Collected data
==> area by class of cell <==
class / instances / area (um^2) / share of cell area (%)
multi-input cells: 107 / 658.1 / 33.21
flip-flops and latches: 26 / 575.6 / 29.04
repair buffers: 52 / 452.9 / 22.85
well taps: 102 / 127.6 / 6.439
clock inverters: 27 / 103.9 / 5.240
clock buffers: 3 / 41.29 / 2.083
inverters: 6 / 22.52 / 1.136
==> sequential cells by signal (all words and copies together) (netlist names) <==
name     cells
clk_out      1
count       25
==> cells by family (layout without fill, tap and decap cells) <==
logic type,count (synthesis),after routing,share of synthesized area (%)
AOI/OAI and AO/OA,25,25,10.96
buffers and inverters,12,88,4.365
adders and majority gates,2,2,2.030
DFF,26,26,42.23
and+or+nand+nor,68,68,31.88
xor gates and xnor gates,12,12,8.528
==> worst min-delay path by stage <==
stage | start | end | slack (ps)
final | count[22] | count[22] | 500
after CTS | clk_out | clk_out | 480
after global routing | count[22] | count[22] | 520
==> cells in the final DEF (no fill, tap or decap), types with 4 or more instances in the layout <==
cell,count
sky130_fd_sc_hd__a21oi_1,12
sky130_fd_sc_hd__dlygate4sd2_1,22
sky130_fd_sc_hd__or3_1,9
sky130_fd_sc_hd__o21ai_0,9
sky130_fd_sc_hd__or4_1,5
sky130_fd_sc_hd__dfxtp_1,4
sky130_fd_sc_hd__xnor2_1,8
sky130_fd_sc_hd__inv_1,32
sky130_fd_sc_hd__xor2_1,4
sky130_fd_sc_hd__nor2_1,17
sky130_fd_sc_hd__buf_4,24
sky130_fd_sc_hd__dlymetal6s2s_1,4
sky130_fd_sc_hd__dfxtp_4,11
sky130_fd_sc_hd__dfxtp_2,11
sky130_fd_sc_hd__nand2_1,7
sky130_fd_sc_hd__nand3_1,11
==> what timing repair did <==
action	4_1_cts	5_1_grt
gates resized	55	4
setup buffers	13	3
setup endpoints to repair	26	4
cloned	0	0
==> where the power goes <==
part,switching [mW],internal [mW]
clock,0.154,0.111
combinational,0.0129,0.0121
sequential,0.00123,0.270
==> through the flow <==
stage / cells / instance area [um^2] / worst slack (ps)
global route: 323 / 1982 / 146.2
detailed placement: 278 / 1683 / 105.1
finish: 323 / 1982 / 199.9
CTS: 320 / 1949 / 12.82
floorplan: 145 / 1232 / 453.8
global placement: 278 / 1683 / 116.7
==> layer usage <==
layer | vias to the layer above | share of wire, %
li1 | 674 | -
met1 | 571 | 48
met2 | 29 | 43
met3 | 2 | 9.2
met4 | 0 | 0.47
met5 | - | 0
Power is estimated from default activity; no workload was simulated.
==> design/flow/run.sh <==
#!/bin/bash
# OpenROAD 26Q1-2900-gdf79404cd8, Yosys 0.63+post, stock flow scripts
make -C /OpenROAD-flow-scripts/flow DESIGN_CONFIG=/design/flow/config.mk WORK_HOME=/design/flow/orfs finish
==> design/flow/config.mk <==
export PLATFORM = sky130hd
export DESIGN_NAME = up_down_counter
export DESIGN_NICKNAME = up_down_counter
export VERILOG_FILES = /design/flow/design.v
export SDC_FILE = /design/flow/constraint.sdc
export NUM_CORES = 4
export LEC_CHECK = 1
export CORE_UTILIZATION = 30
==> design/flow/constraint.sdc <==
current_design up_down_counter

set clk_period 3.1
set clk_io_pct 0.2

create_clock -name clk0 -period $clk_period [get_ports {c}]

set non_clock_inputs [all_inputs -no_clocks]
set_input_delay [expr $clk_period * $clk_io_pct] -clock clk0 $non_clock_inputs
set_output_delay [expr $clk_period * $clk_io_pct] -clock clk0 [all_outputs]
module Data_Memory(
input wire clk, MemRead, MemWrite,
input wire [31:0] address, write_data,
output reg [31:0] read_data
    );
reg [31:0] mem [0:19]; 
integer i;
initial begin
for(i=0;i<20;i=i+1)
	mem[i] = i+456; 
end
always @(*) begin 
if(MemRead)
	read_data = mem[address];
else
	read_data = 32'b0;
end
always @(posedge clk) begin 
if (MemWrite)
	mem[address]<=write_data;
end
endmodule 
module single_cycle_datapath (
    input  wire        clk,
    input  wire        Branch,
    input  wire        MemRead,
    input  wire        MemWrite,
    input  wire        MemtoReg,
    input  wire [31:0] PC,
    input  wire [31:0] reg1,
    input  wire [31:0] reg2,
    input  wire [15:0] imm,
    input  wire [31:0] alu_result,
    input  wire [31:0] write_data,
    output wire [31:0] nextPC,
    output wire [31:0] memtoreg_out
);
    wire Zero;
    wire BranchTaken;
    wire [31:0] mem_read_data;
    branch_datapath BD (
        .PC(PC),
        .reg1(reg1),
        .reg2(reg2),
        .imm(imm),
        .Branch(Branch),
        .nextPC(nextPC),
        .Zero(Zero),
        .BranchTaken(BranchTaken)
    );
    Data_Memory DM (
        .clk(clk),
        .MemRead(MemRead),
        .MemWrite(MemWrite),
        .address(alu_result),
        .write_data(write_data),
        .read_data(mem_read_data)
    );
    assign memtoreg_out = MemtoReg ? mem_read_data : alu_result;
endmodule
`/design/flow/design.v`:
```
`timescale 1ns / 1ps
module divider4bit_simple(
    input clk,
    input rst,
    input start,
    input [3:0] dividend,
    input [3:0] divisor,
    output reg [3:0] quotient,
    output reg [3:0] remainder,
    output reg done
);
    reg [2:0] count;
    reg [4:0] temp_rem;
    reg state;  
    always @(posedge clk or posedge rst) begin
        if (rst) begin
            quotient <= 0;
            remainder <= 0;
            temp_rem <= 0;
            count <= 0;
            state <= 0;  
            done <= 0;
        end else begin
            case(state)
                0: begin  
                    done <= 0;
                    if (start) begin
                        quotient <= 0;
                        remainder <= 0;
                        temp_rem <= 0;
                        count <= 4;  
                        state <= 1;  
                    end
                end
                1: begin  
                    temp_rem = {remainder[3:0], dividend[count-1]};  
                    if (temp_rem >= divisor) begin
                        temp_rem = temp_rem - divisor;
                        quotient[count-1] <= 1;
                    end else begin
                        quotient[count-1] <= 0;
                    end
                    remainder <= temp_rem;
                    count <= count - 1;
                    if (count == 1) begin
                        done <= 1;
                        state <= 0;  
                    end
                end
            endcase
        end
    end
endmodule
```
==> ./design.v <==
`timescale 1ns / 1ps
module Instruction_Memory(
    input  [3:0] address,
    input        read_en,
    output reg [31:0] instruction
);
    reg [31:0] memory [0:14];  
    initial begin
        memory[0] = 32'h8c0c0000;  
        memory[1] = 32'h8c0d0001;  
        memory[2] = 32'h8c0e0002;  
        memory[3] = 32'h8c0f0003;  
        memory[4] = 32'h018d4820;  
        memory[5] = 32'h01cf5020;  
        memory[6] = 32'h01494022;  
        memory[7] = 32'hac080004;  
	    memory[8]  = 32'h00000000;  
  		memory[9]  = 32'h00000000;  
  		memory[10] = 32'h00000000;  
  		memory[11] = 32'h00000000; 
  		memory[12] = 32'h00000000;  
  		memory[13] = 32'h00000000;  
	    memory[14] = 32'h00000000;  
    end
    always @(*) begin
        if (read_en)
            instruction = memory[address];
        else
            instruction = 32'b0;
    end
endmodule
==> ./run.sh <==
#!/bin/bash
# OpenROAD 26Q1-2900-gdf79404cd8, Yosys 0.63+post, stock flow scripts
make -C /OpenROAD-flow-scripts/flow DESIGN_CONFIG=/design/flow/config.mk WORK_HOME=/design/flow/orfs finish
==> ./config.mk <==
export PLATFORM = sky130hd
export DESIGN_NAME = Instruction_Memory
export DESIGN_NICKNAME = Instruction_Memory
export VERILOG_FILES = /design/flow/design.v
export SDC_FILE = /design/flow/constraint.sdc
export NUM_CORES = 4
export LEC_CHECK = 1
export CORE_AREA = 10 10 70 70
export DIE_AREA = 0 0 80 80
==> ./constraint.sdc <==
current_design Instruction_Memory

set clk_period 1.3
set clk_io_pct 0.2

create_clock -name clk0 -period $clk_period

set non_clock_inputs [all_inputs -no_clocks]
set_input_delay [expr $clk_period * $clk_io_pct] -clock clk0 $non_clock_inputs
set_output_delay [expr $clk_period * $clk_io_pct] -clock clk0 [all_outputs]
==> notes.md <==
The critical path goes through buf_4 > ha_4 > buf_4 > nor2_4 > dlygate4sd2_1. The remaining design rule violation count is 0, and the maximum fanout along the worst path is 4. The logs give 1.21 mm for the total detailed-routing wirelength and 0.369 nW for the leakage dissipation. The highest attainable clock frequency is 801 MHz, and the number of top-level pins is 37. In the final report, the number of endpoints failing setup comes to 0. The type of the worst setup path is in2out. The part of the Yosys area used for sequential elements was 0. The most frequent cell on the critical path was buf_4. STA on the placed design reports a worst setup slack of -0.793 ns. The number of antenna violations at the first check in global routing is 0. After layout, the worst setup slack is 0.0510 ns. The largest single stage delay on the critical path is 0.21 ns. According to the floorplan report, the die width is 80 microns.

With the final critical-path required period at 1.25 ns, the first-pass GRT wire length is 1.81 mm. The slowest stage of the critical path is the dlygate4sd2_1 cell. The number of warnings the tools reported was 36. The flow ran to the end, and the final reports show no timing, DRC or antenna violations.

The worst min-delay path category is in2out. Number of buffers added on ports: 23. The die boundary height works out to 80 microns.

The number of cells in the yosys synthesis report was 48; the effective utilization at floorplan was 0.0971. Recorded from the global router log, the overflow total was 0. The number of different library cells in the post-synthesis netlist is 16, and the routed length per placed instance is 9.93 microns.

The all-layer global routing usage was 0.0330. The core region is 3420 sq um. The flow reported a cell area power density of 203 nW/um^2. The tools report the element type at the critical path end as an output port. The run gives 365 for the number of global-route vias before repair.

The highest supply drop recorded on VDD is 0.0329 mV. The proportion of layout cells with a drive suffix above 1 came out at 0.539. The DRC marker count from the first detailed-route iteration was 1. Before any placement, the netlist area is recorded as 332 sq um. The layout has 0 clock buffers.

The maximum number of pins on one net before global-route repair is 9. Capturing instance or port of the critical path: instruction[24]. With the post-synthesis chip area from yosys at 332 sq um, the average vias per placed instance is 2.90. The mean area per synthesized cell was 6.91 sq um; the die footprint was 6400 sq um. The run gives 0.961 for the final cycle utilization of the critical path. Startpoint type of the worst setup path: an input port. Signed area change from the synthesized netlist to the final layout: 94.3%.

Warning count from the yosys run: 1. Data arrives at the worst endpoint at 0.99 ns. The tools report the timing startpoint of the critical path as address[1].

The first detailed-routing pass took 2 iterations. The floorplan has 21 rows. The tools report the required time of the critical path as 1.04 ns. Per the layout area report, the register area comes to 0 sq um. The synthesized netlist handed to floorplanning was reported with a cell count of 48. The run gives 0 for the max-slew violation count. The tools report the number of inserted diodes as 0. The final route contains 354 vias. The remaining antenna violation count after routing was 0. The run gives 0 for the number of sequential storage elements. RePlAce ended its routability-driven mode at a weighted congestion of 0.754. After legalization and detailed placement, the total HPWL measured 961 microns. The number of maximum-capacitance violations came out at 0. In the final report, the number of hold violations comes to 0.

Hold is met by 0.889 ns.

§ Work request
Which lines in the data hold the string "decap"? Copy each of them.

§ Solution for this problem
==> cells by family (layout without fill, tap and decap cells) <==
==> cells in the final DEF (no fill, tap or decap), types with 4 or more instances in the layout <==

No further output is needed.